Distanciation sociale, fermeture des marchés, confinement, interdiction des rassemblements. Voici les éléments qui paralysés les transferts de fonds entre l’Afrique et sa diaspora. Ainsi, au-delà de son impact sur les capacités financières des migrants, la pandémie de Covid-19 rend plus difficile la réalisation des transferts. En effet, le confinement et la fermeture de la plupart des banques commerciales et des services de transferts d’argent comme Western Union, MoneyGram ou Ria empêchent les travailleurs migrants de se déplacer et d’accéder à ces modes d’envois de fonds. Certes, les possibilités de transferts par voie numérique se sont considérablement accrues ces dernières années, mais les migrants n’ont pas toutes les ressources nécessaires pour y recourir.
Avec les activités en ralenti, les familles se sentent « piégées ». « Je suppose qu’à partir du 11 mai ma fille qui est en France pourra m’envoyer de l’argent. Elle est confinée depuis des semaines et ça m’handicape dans toutes mes activités », regrette Madeleine femme au foyer à Mimboman. Comme cette dernière des familles entières sont sans ressources depuis l’avènement de la pandémie de covid-19.

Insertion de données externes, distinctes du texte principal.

### src/rtl/a256c_pkg.sv
// Shared types, constants and helper functions for the AES-256 CFB128 byte-stream unit.
package a256c_pkg;

  // Number of AES-256 rounds after the initial key whitening.
  localparam int NumRounds = 14;
  localparam int RndW      = 4;

  // Configuration port geometry.
  localparam int CfgIdxW  = 3;
  localparam int CfgDataW = 64;

  // Configuration register indexes.
  localparam logic [CfgIdxW-1:0] CFG_KEY_WORD_0 = 3'd0;
  localparam logic [CfgIdxW-1:0] CFG_KEY_WORD_1 = 3'd1;
  localparam logic [CfgIdxW-1:0] CFG_KEY_WORD_2 = 3'd2;
  localparam logic [CfgIdxW-1:0] CFG_KEY_WORD_3 = 3'd3;

  // Op codes of an input transfer.
  localparam logic OP_ENCRYPT = 1'b0;
  localparam logic OP_DECRYPT = 1'b1;

  // Cipher state: byte i of the block is element i.
  typedef logic [15:0][7:0] block_t;
  // Key schedule window: eight consecutive 32-bit schedule words, oldest first.
  typedef logic [7:0][31:0] kwin_t;

  // Reset value of both feedback registers: Fibonacci numbers mod 256.
  localparam block_t FIB_INIT = {8'hdb, 8'h62, 8'h79, 8'he9, 8'h90, 8'h59, 8'h37, 8'h22,
                                 8'h15, 8'h0d, 8'h08, 8'h05, 8'h03, 8'h02, 8'h01, 8'h01};

  // Commands from the controller to the datapath.
  typedef struct packed {
    logic capture;  // latch the input transfer
    logic load;     // start a block: whitening and key window init
    logic round;    // run one AES round
    logic last;     // the round is the final one
    logic emit;     // produce the output byte and update the stream
  } cmd_t;

  // Status from the datapath to the controller.
  typedef struct packed {
    logic enc_off_zero;
    logic dec_off_zero;
  } sts_t;

  localparam logic [7:0] SBOX [256] = '{
    8'h63, 8'h7c, 8'h77, 8'h7b, 8'hf2, 8'h6b, 8'h6f, 8'hc5,
    8'h30, 8'h01, 8'h67, 8'h2b, 8'hfe, 8'hd7, 8'hab, 8'h76,
    8'hca, 8'h82, 8'hc9, 8'h7d, 8'hfa, 8'h59, 8'h47, 8'hf0,
    8'had, 8'hd4, 8'ha2, 8'haf, 8'h9c, 8'ha4, 8'h72, 8'hc0,
    8'hb7, 8'hfd, 8'h93, 8'h26, 8'h36, 8'h3f, 8'hf7, 8'hcc,
    8'h34, 8'ha5, 8'he5, 8'hf1, 8'h71, 8'hd8, 8'h31, 8'h15,
    8'h04, 8'hc7, 8'h23, 8'hc3, 8'h18, 8'h96, 8'h05, 8'h9a,
    8'h07, 8'h12, 8'h80, 8'he2, 8'heb, 8'h27, 8'hb2, 8'h75,
    8'h09, 8'h83, 8'h2c, 8'h1a, 8'h1b, 8'h6e, 8'h5a, 8'ha0,
    8'h52, 8'h3b, 8'hd6, 8'hb3, 8'h29, 8'he3, 8'h2f, 8'h84,
    8'h53, 8'hd1, 8'h00, 8'hed, 8'h20, 8'hfc, 8'hb1, 8'h5b,
    8'h6a, 8'hcb, 8'hbe, 8'h39, 8'h4a, 8'h4c, 8'h58, 8'hcf,
    8'hd0, 8'hef, 8'haa, 8'hfb, 8'h43, 8'h4d, 8'h33, 8'h85,
    8'h45, 8'hf9, 8'h02, 8'h7f, 8'h50, 8'h3c, 8'h9f, 8'ha8,
    8'h51, 8'ha3, 8'h40, 8'h8f, 8'h92, 8'h9d, 8'h38, 8'hf5,
    8'hbc, 8'hb6, 8'hda, 8'h21, 8'h10, 8'hff, 8'hf3, 8'hd2,
    8'hcd, 8'h0c, 8'h13, 8'hec, 8'h5f, 8'h97, 8'h44, 8'h17,
    8'hc4, 8'ha7, 8'h7e, 8'h3d, 8'h64, 8'h5d, 8'h19, 8'h73,
    8'h60, 8'h81, 8'h4f, 8'hdc, 8'h22, 8'h2a, 8'h90, 8'h88,
    8'h46, 8'hee, 8'hb8, 8'h14, 8'hde, 8'h5e, 8'h0b, 8'hdb,
    8'he0, 8'h32, 8'h3a, 8'h0a, 8'h49, 8'h06, 8'h24, 8'h5c,
    8'hc2, 8'hd3, 8'hac, 8'h62, 8'h91, 8'h95, 8'he4, 8'h79,
    8'he7, 8'hc8, 8'h37, 8'h6d, 8'h8d, 8'hd5, 8'h4e, 8'ha9,
    8'h6c, 8'h56, 8'hf4, 8'hea, 8'h65, 8'h7a, 8'hae, 8'h08,
    8'hba, 8'h78, 8'h25, 8'h2e, 8'h1c, 8'ha6, 8'hb4, 8'hc6,
    8'he8, 8'hdd, 8'h74, 8'h1f, 8'h4b, 8'hbd, 8'h8b, 8'h8a,
    8'h70, 8'h3e, 8'hb5, 8'h66, 8'h48, 8'h03, 8'hf6, 8'h0e,
    8'h61, 8'h35, 8'h57, 8'hb9, 8'h86, 8'hc1, 8'h1d, 8'h9e,
    8'he1, 8'hf8, 8'h98, 8'h11, 8'h69, 8'hd9, 8'h8e, 8'h94,
    8'h9b, 8'h1e, 8'h87, 8'he9, 8'hce, 8'h55, 8'h28, 8'hdf,
    8'h8c, 8'ha1, 8'h89, 8'h0d, 8'hbf, 8'he6, 8'h42, 8'h68,
    8'h41, 8'h99, 8'h2d, 8'h0f, 8'hb0, 8'h54, 8'hbb, 8'h16
  };

  // Multiplication by x in GF(2^8).
  function automatic logic [7:0] xtime(input logic [7:0] a);
    return {a[6:0], 1'b0} ^ (a[7] ? 8'h1b : 8'h00);
  endfunction

  function automatic logic [31:0] sub_word(input logic [31:0] w);
    return {SBOX[w[31:24]], SBOX[w[23:16]], SBOX[w[15:8]], SBOX[w[7:0]]};
  endfunction

  // XOR the round key held in the low four window words into the state.
  function automatic block_t add_round_key(input block_t s, input kwin_t w);
    block_t r;
    r = s;
    for (int c = 0; c < 4; c++) begin
      for (int j = 0; j < 4; j++) begin
        r[4*c+j] = s[4*c+j] ^ w[c][31-8*j -: 8];
      end
    end
    return r;
  endfunction

  // Advance the key window by four schedule words.
  function automatic kwin_t key_step(input kwin_t w, input logic rot, input logic [7:0] rcon);
    kwin_t      r;
    logic [31:0] f;
    if (rot) begin
      f = sub_word({w[7][23:0], w[7][31:24]}) ^ {rcon, 24'h000000};
    end else begin
      f = sub_word(w[7]);
    end
    r[0] = w[4];
    r[1] = w[5];
    r[2] = w[6];
    r[3] = w[7];
    r[4] = w[0] ^ f;
    r[5] = w[1] ^ w[0] ^ f;
    r[6] = w[2] ^ w[1] ^ w[0] ^ f;
    r[7] = w[3] ^ w[2] ^ w[1] ^ w[0] ^ f;
    return r;
  endfunction

  // One AES round: SubBytes, ShiftRows, MixColumns (skipped in the final round).
  function automatic block_t aes_round(input block_t s, input logic last);
    block_t sb;
    block_t sr;
    block_t mc;
    logic [7:0] a0, a1, a2, a3;
    for (int i = 0; i < 16; i++) begin
      sb[i] = SBOX[s[i]];
    end
    for (int c = 0; c < 4; c++) begin
      for (int r = 0; r < 4; r++) begin
        sr[r+4*c] = sb[r+4*((c+r)%4)];
      end
    end
    for (int c = 0; c < 4; c++) begin
      a0 = sr[4*c];
      a1 = sr[4*c+1];
      a2 = sr[4*c+2];
      a3 = sr[4*c+3];
      mc[4*c]   = xtime(a0) ^ xtime(a1) ^ a1 ^ a2 ^ a3;
      mc[4*c+1] = a0 ^ xtime(a1) ^ xtime(a2) ^ a2 ^ a3;
      mc[4*c+2] = a0 ^ a1 ^ xtime(a2) ^ xtime(a3) ^ a3;
      mc[4*c+3] = xtime(a0) ^ a0 ^ a1 ^ a2 ^ xtime(a3);
    end
    return last ? sr : mc;
  endfunction

endpackage

### src/rtl/a256c_ctrl.sv
// Controller state machine: sequences block encryption and byte output.
module a256c_ctrl (
  input  logic            clk_i,
  input  logic            rst_ni,
  input  logic            in_valid_i,
  output logic            in_ready_o,
  input  logic            op_i,
  output logic            out_valid_o,
  input  logic            out_ready_i,
  input  a256c_pkg::sts_t sts_i,
  output a256c_pkg::cmd_t cmd_o
);

  typedef enum logic [1:0] {
    S_IDLE,
    S_ROUND,
    S_EMIT
  } state_e;

  state_e                       state_q;
  logic [a256c_pkg::RndW-1:0]   rnd_q;
  logic                         out_valid_q;
  logic                         off_zero;

  // Offset of the stream that the incoming byte selects.
  assign off_zero = (op_i == a256c_pkg::OP_DECRYPT) ? sts_i.dec_off_zero : sts_i.enc_off_zero;

  assign in_ready_o  = (state_q == S_IDLE);
  assign out_valid_o = out_valid_q;

  // Command decode.
  always_comb begin
    cmd_o = '0;
    unique case (state_q)
      S_IDLE: begin
        cmd_o.capture = in_valid_i;
        cmd_o.load    = in_valid_i & off_zero;
      end
      S_ROUND: begin
        cmd_o.round = 1'b1;
        cmd_o.last  = (rnd_q == a256c_pkg::RndW'(a256c_pkg::NumRounds));
      end
      S_EMIT: begin
        cmd_o.emit = ~out_valid_q | out_ready_i;
      end
      default: begin
        cmd_o = '0;
      end
    endcase
  end

  // State, round counter and output valid.
  always_ff @(posedge clk_i or negedge rst_ni) begin
    if (!rst_ni) begin
      state_q     <= S_IDLE;
      rnd_q       <= '0;
      out_valid_q <= 1'b0;
    end else begin
      if (cmd_o.emit) begin
        out_valid_q <= 1'b1;
      end else if (out_ready_i) begin
        out_valid_q <= 1'b0;
      end
      unique case (state_q)
        S_IDLE: begin
          if (in_valid_i) begin
            if (off_zero) begin
              rnd_q   <= a256c_pkg::RndW'(1);
              state_q <= S_ROUND;
            end else begin
              state_q <= S_EMIT;
            end
          end
        end
        S_ROUND: begin
          if (cmd_o.last) begin
            state_q <= S_EMIT;
          end else begin
            rnd_q <= rnd_q + a256c_pkg::RndW'(1);
          end
        end
        S_EMIT: begin
          if (cmd_o.emit) begin
            state_q <= S_IDLE;
          end
        end
        default: begin
          state_q <= S_IDLE;
        end
      endcase
    end
  end

endmodule

### config.mk
export PLATFORM = sky130hd
export DESIGN_NAME = a256c_ctrl
export DESIGN_NICKNAME = d
export VERILOG_FILES = /design/src/rtl/a256c_pkg.sv /design/src/rtl/a256c_ctrl.sv
export SDC_FILE = /design/constraint.sdc
export NUM_CORES = 1
export LEC_CHECK = 0
export BUFFER_PORTS_ARGS = -buffer_cell sky130_fd_sc_hd__buf_2
export CORE_AREA = 2 2 39 41
export CTS_BUF_LIST = sky130_fd_sc_hd__clkbuf_2
export DETAILED_ROUTE_END_ITERATION = 8
export DIE_AREA = 0 0 41 43
export GPL_TIMING_DRIVEN = 0
export HOLD_SLACK_MARGIN = 0.12
export PLACE_DENSITY_LB_ADDON = 0.15
export SLEW_MARGIN = 20
export SYNTH_ARGS = -nofsm -noshare
export SYNTH_HDL_FRONTEND = slang
export SYNTH_SLANG_ARGS = --single-unit
### constraint.sdc
create_clock -name clk_i -period 1.7 [get_ports clk_i]
set_clock_uncertainty 0.2 [all_clocks]
set_input_delay 0.085 -clock clk_i [delete_from_list [all_inputs] [get_ports clk_i]]
set_output_delay 0.085 -clock clk_i [all_outputs]
set_load 0.02 [all_outputs]
==> run metrics, run 1 <==
Max Cap Viol 0; vias in the first global route 373; placed cell area 523 um^2; Post-Synthesis Cells 43; post-route cell area 593 um^2; Post-synth EDFFs 0; CTS buffer count 3; final worst setup slack -0.0108 ns; CTS H-tree depth 1; worst-margin pin slew 0.513 ns; CP startpoint kind flop; worst-skew pair later-pin latency 0.24 ns; Final min period 1.71 ns; RSZ-0062 raised after global routing yes; Placement Rows 14; Synth Register Bits 7; power density over the cells 1510 nW/um^2; worst rel slew slack 64.8%; endpoints failing hold 0; critical path fanouts, max 4; CTS tree done; DP Worst Slack -0.121 ns; remaining global-route overflow 0; pin count of the biggest net entering global routing 10; final cell count without fillers 81; WP data arrival 1.63 ns; Initial Util 31.3%; status complete, but fails checks; violated checks negative setup slack; CTS resizes 0; syn avg cell area 10.1 um^2; Pre-antenna DRT Iters 2; flop-to-flop setup slack -0.01 ns; clock root buffer master clkbuf_2; Die Ht 43 um; gr usage total 13.0%; Max Freq 585 MHz; Antenna Violating Nets Remaining 0; Slew Limit Fails 0; Pleak 0.309 nW; Synthesized Nets 52; Critical Path RT 1.62 ns; gpl congestion 0.764; CTS sink cnt 7; Layout Nets 75; Synth Flop Type dfrtp_1; port bufs 13; maximum VDD drop 714 uV; Final Cycle Share 101%; Die W 41 um; endpoints failing setup 1; Synthesis Warnings 0; Vias/cell 4.85; Synth cell types 24; CTS Buffer Depth 2; initial antenna violation count 0; Ports 14; drt drc 0; Worst Hold Class input port to flop; area grow syn2layout 37.0%; register area share after synthesis 40.5%; DR vias 393; critical path endpoint category flop; global-route wire length before repair 1540 um; Clk pin slew, worst setup/hold paths 0.08 ns; final WL 909 um; Core Footprint 1380 um^2; area of the mapped netlist 433 um^2; die area 1760 um^2; CP Class flop to flop; DP Cell Count 72; ANT cells 0; hold slack 0.205 ns; Post-DP HPWL 691 um; Async S/R FF share, synth 100%; 1st-iter DRT viols 7; drt wl/cell 11.2 um; ratio of cells with drive above 1 in the final layout 36.9%
placed cells by master, fill, tap and decap left out, types with 2 or more instances in the layout:
master / synthesis / routed
clkbuf_2: 1 / 4
dfrtp_1: 7 / 7
nand2_1: 3 / 3
inv_1: 4 / 4
buf_4: 0 / 2
nand3_1: 2 / 2
dlygate4sd3_1: 0 / 4
nor2b_1: 2 / 2
nand2b_1: 2 / 2
buf_2: 0 / 13
and3_1: 2 / 2
o22ai_1: 2 / 2
nor2_1: 3 / 2
metrics by stage:
| stage | utilization, % | total power (W) | TNS, ns |
|---|---|---|---|
| after floorplan | - | 0.000624 | -0.0599 |
| after global placement | 37.8 | 0.000736 | -0.147 |
| after detailed placement | 37.8 | 0.000736 | -0.150 |
| after CTS | 43.2 | 0.000905 | -0.0154 |
| after global routing | 42.9 | 0.000982 | -0.115 |
| final | 42.9 | 0.000896 | -0.0108 |
layer usage:
| layer | routed length, um | global-route usage [%] | vias up |
|---|---|---|---|
| met4 | 0 | 0 | 0 |
| li1 | - | - | 197 |
| met5 | 0 | 0 | - |
| met2 | 430 | 19.4 | 12 |
| met1 | 403 | 16.0 | 184 |
| met3 | 75 | 9.42 | 0 |
sequential cells by signal, indices dropped and copies added (netlist names):
signal       flops
out_valid_o      1
state_q          2
rnd_q            4
Yosys cell counts, types with 2 or more instances:
cell type / instances / share of area, %
nand3_1: 2 / 2.3
dfrtp_1: 7 / 40
ha_1: 2 / 5.8
nand2b_1: 2 / 2.9
nor2b_1: 2 / 2.9
o22ai_1: 2 / 2.9
inv_1: 4 / 3.5
nor2_1: 3 / 2.6
and3_1: 2 / 2.9
nand2_1: 3 / 2.6
layout make-up:
class	count	area [um^2]
clock buffers	4	20.0
fillers	149	791
multi-input cells	31	243
repair buffers	19	120
flip-flops and latches	7	175
well taps	16	20.0
inverters	4	15.0
where the power goes:
group | switching, W | internal [W]
clock | 0.0000633 | 0.0000624
combinational | 0.000244 | 0.000225
sequential | 0.0000699 | 0.000231
path summary, 6_finish.rpt:
check	startpoint	endpoint	cells past startpoint
setup / recovery	rnd_q[0]	rnd_q[1]	5
hold / removal	sts_i[1]	state_q[1]	4
setup reg to reg	rnd_q[0]	rnd_q[1]	5
hold reg to reg	out_valid_o	out_valid_o	2
max in group asynchronous	rst_ni	rnd_q[0]	3
min in group asynchronous	rst_ni	rnd_q[2]	3
cell families (layout without fill, tap and decap cells):
| family | Yosys count | in the layout | share of synthesized area (%) |
|---|---|---|---|
| AO/OA/AOI/OAI | 8 | 8 | 18.5 |
| XOR/XNOR | 2 | 2 | 4.05 |
| multiplexers | 1 | 1 | 2.31 |
| buffers and inverters | 5 | 27 | 4.62 |
| adder cells (fa/ha/maj) | 2 | 2 | 5.78 |
| flip-flops | 7 | 7 | 40.5 |
| AND/OR/NAND/NOR | 18 | 18 | 24.3 |
worst max-delay path, cell delays in order, from the launching register on:
cell,delay (ns)
dfrtp_1,0.34
inv_1,0.05
ha_2,0.18
and4_4,0.19
or3_4,0.38
a211o_1,0.26
timing repair:
item                                   in CTS  in global routing
setup endpoints to repair                   3                  3
buffers inserted                            2                  0
endpoints found under the hold margin      10                  0
hold buffers                                4                  0
pin swaps                                   1                  1
No activity file was read; power rests on OpenSTA's default activity.
==> run 2, diff against run 1 <==
--- a/config.mk
+++ b/config.mk
@@ -13,6 +13,7 @@
 export GPL_TIMING_DRIVEN = 0
 export HOLD_SLACK_MARGIN = 0.12
 export PLACE_DENSITY_LB_ADDON = 0.15
+export SETUP_SLACK_MARGIN = 0.1
 export SLEW_MARGIN = 20
 export SYNTH_ARGS = -nofsm -noshare
 export SYNTH_HDL_FRONTEND = slang
==> run 2 against run 1 <==
The run still ends with negative setup slack left. Worst setup slack gained 0.0080 ns. Power grew 4.1%. Worst hold slack gained 0.011 ns. Via count grew 2.8%. Count of clock-buffer cells in the layout is the same. Combinational power grew 9.8%. Critical endpoint unchanged.
==> run metrics, run 2 (synthesized netlist as in run 1, its figures left out) <==
endpoints failing setup 1 (unchanged); Post-DP HPWL 691 um (unchanged); worst-margin pin slew 0.528 ns (+0.0153 ns); post-route cell area 621 um^2 (+4.6%); ANT cells 0 (unchanged); status complete, but fails checks; commonest non-fill, non-tap cell in the layout buf_2; maximum VDD drop 739 uV (+3.5%); vias in the first global route 368 (-1.3%); hold path start sts_i[1]; Worst Hold Class input port to flop; global-route wire length before repair 1530 um (-0.46%); Clk pin slew, worst setup/hold paths 0.08 ns (about the same); critical path endpoint category flop; Slew Limit Fails 0 (unchanged); clock root buffer master clkbuf_2; Pre-antenna DRT Iters 3 (+1); 1st-iter DRT viols 3 (-4); drt drc 0 (unchanged); violated checks negative setup slack; gpl congestion 0.764 (about the same); commonest non-fill, non-tap cells in the layout buf_2, dfrtp_1, buf_4; CTS tree done; Initial Util 31.3% (unchanged); Critical Path RT 1.62 ns (about the same); WP data arrival 1.62 ns (about the same); Max Freq 587 MHz (+0.47%); Ports 14 (unchanged); critical path fanouts, max 4 (unchanged); Pleak 0.321 nW (+3.8%); CP Class flop to flop; area grow syn2layout 43.4%; Layout Nets 77 (+2.7%); Die W 41 um (unchanged); Die Ht 43 um (unchanged); remaining global-route overflow 0 (unchanged); Final Cycle Share 100% (-0.47 points); die area 1760 um^2 (unchanged); initial antenna violation count 0 (unchanged); CTS sink cnt 7 (unchanged); Max Cap Viol 0 (unchanged); endpoints failing hold 0 (unchanged); gr usage total 12.9% (-0.10 points); pin count of the biggest net entering global routing 10 (unchanged); final WL 927 um (+2.0%); Core Footprint 1380 um^2 (unchanged); DR vias 404 (+2.8%); post-route setup TNS -0.00273 ns (+0.00803 ns); ratio of cells with drive above 1 in the final layout 41.8% (+4.9 points); final worst setup slack -0.00273 ns (+0.00803 ns); worst-skew pair later-pin latency 0.24 ns (about the same); drt wl/cell 11.2 um (-0.48%); RSZ-0062 raised after global routing yes; CP startpoint kind flop; worst rel slew slack 63.8% (-1.0 points); Final min period 1.70 ns (-0.00803 ns); DP Worst Slack -0.121 ns (unchanged); max reg flops 4 (unchanged); Vias/cell 4.87 (+0.32%); CP startpoint rnd_q[0]; Placement Rows 14 (unchanged); CTS Buffer Depth 2 (unchanged); power density over the cells 1500 nW/um^2 (-0.56%); placed cell area 523 um^2 (unchanged); port bufs 13 (unchanged); CTS buffer count 3 (unchanged); CTS H-tree depth 1 (unchanged); Antenna Violating Nets Remaining 0 (unchanged); worst reg2reg startpoint rnd_q[0]; largest register by flop count rnd_q
[run 2: cell type report]
class / instances / area, um^2
Tap cell: 16 / 20.0
Fill cell: 145 / 763
Timing Repair Buffer: 20 / 135
Clock buffer: 4 / 20.0
Inverter: 4 / 15.0
Buffer: 1 / 5.00
Multi-Input combinational cell: 31 / 249
Sequential cell: 7 / 176
[run 2: worst paths after layout]
path | end | slack [ns] | cells after the start
worst max register to register | rnd_q[1] | -0.003 | 5
min in group asynchronous | rnd_q[2] | 0.59 | 3
worst max-delay path | rnd_q[1] | -0.003 | 5
max in group asynchronous | state_q[0] | 0.44 | 3
worst min-delay path | state_q[1] | 0.22 | 4
worst min register to register | out_valid_o | 0.32 | 2
[run 2: worst max-delay path: stages (launching register included)]
cell	delay [ns]
dfrtp_1	0.34
inv_1	0.04
ha_2	0.18
and4_4	0.19
or3_4	0.38
a211o_1	0.26
[run 2: routing by layer]
layer	global-route usage (%)	share of wire, %
met1	16.0	44
met2	19.1	48
met3	9.42	7.8
met4	0	0
met5	0	0
[run 2: report_power, final]
part	switching, W	internal [W]
clock network	0.0000616	0.0000624
logic	0.000264	0.000251
registers	0.0000604	0.000233
total	0.000386	0.000546
[run 2: metrics by stage]
| stage | hold slack (ns) | util, % | cells | power (W) |
|---|---|---|---|---|
| 2_1_floorplan | -0.411 | - | 43 | 0.000624 |
| 6_report | 0.215 | 44.8 | 83 | 0.000932 |
| 5_1_grt | 0.264 | 44.8 | 83 | 0.00102 |
| 3_3_place_gp | -0.271 | 37.8 | 72 | 0.000736 |
| 4_1_cts | 0.215 | 43.2 | 82 | 0.000907 |
| 3_5_place_dp | -0.272 | 37.8 | 72 | 0.000736 |
[run 2: repair_timing]
item	4_1_cts	5_1_grt
endpoints found under the hold margin	10	0
setup endpoints to repair	5	9
hold buffers	4	0
setup buffers	2	1
gates resized for setup	0	6
pin swaps	2	0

Du côté des agences, ce n’est pas la grande affluence. Terminus Mimboman hier 05 mai 2020 à 10heures, les tenancières d’agence de transferts se parlent à elles-mêmes. « C’est juste qu’on ne peut pas rester à la maison. On vient pour voir les gens passés franchement, c’est mort », indique une caissière sans donner les chiffres de ses pertes.

Même si les statistiques de 2020 ne sont pas encore disponibles, les acteurs du secteur craignent une chute par rapport à 2019. Il faut noter qu’en 2019, le volume global des transferts étaient évalué à environ 550 milliards de dollars. Pour les pays à revenu faible ou intermédiaire, ils constituent souvent une source de devises importante.
Dans le cas du Sénégal par exemple, qui compte officiellement entre 500 000 et 600 000 ressortissants vivant à l’étranger, l’argent de la diaspora représentait, en 2018, 9,1 % du PIB, soit deux fois le montant de l’aide publique au développement reçu par le pays pour cette même année. Dans l’ouest du Mali, par exemple, dont beaucoup d’immigrés maliens en France sont originaires, les chiffres montrent qu’en moyenne près de 20 % des dépenses réalisées par les familles comptant au moins un membre à l’étranger étaient financées grâce à l’argent de la migration. Par ailleurs, les transferts envoyés par la diaspora représentaient pas moins de 34 % du PIB d’Haïti en 2018, 28% et de celui du Nepal, 19 % de celui des Comores.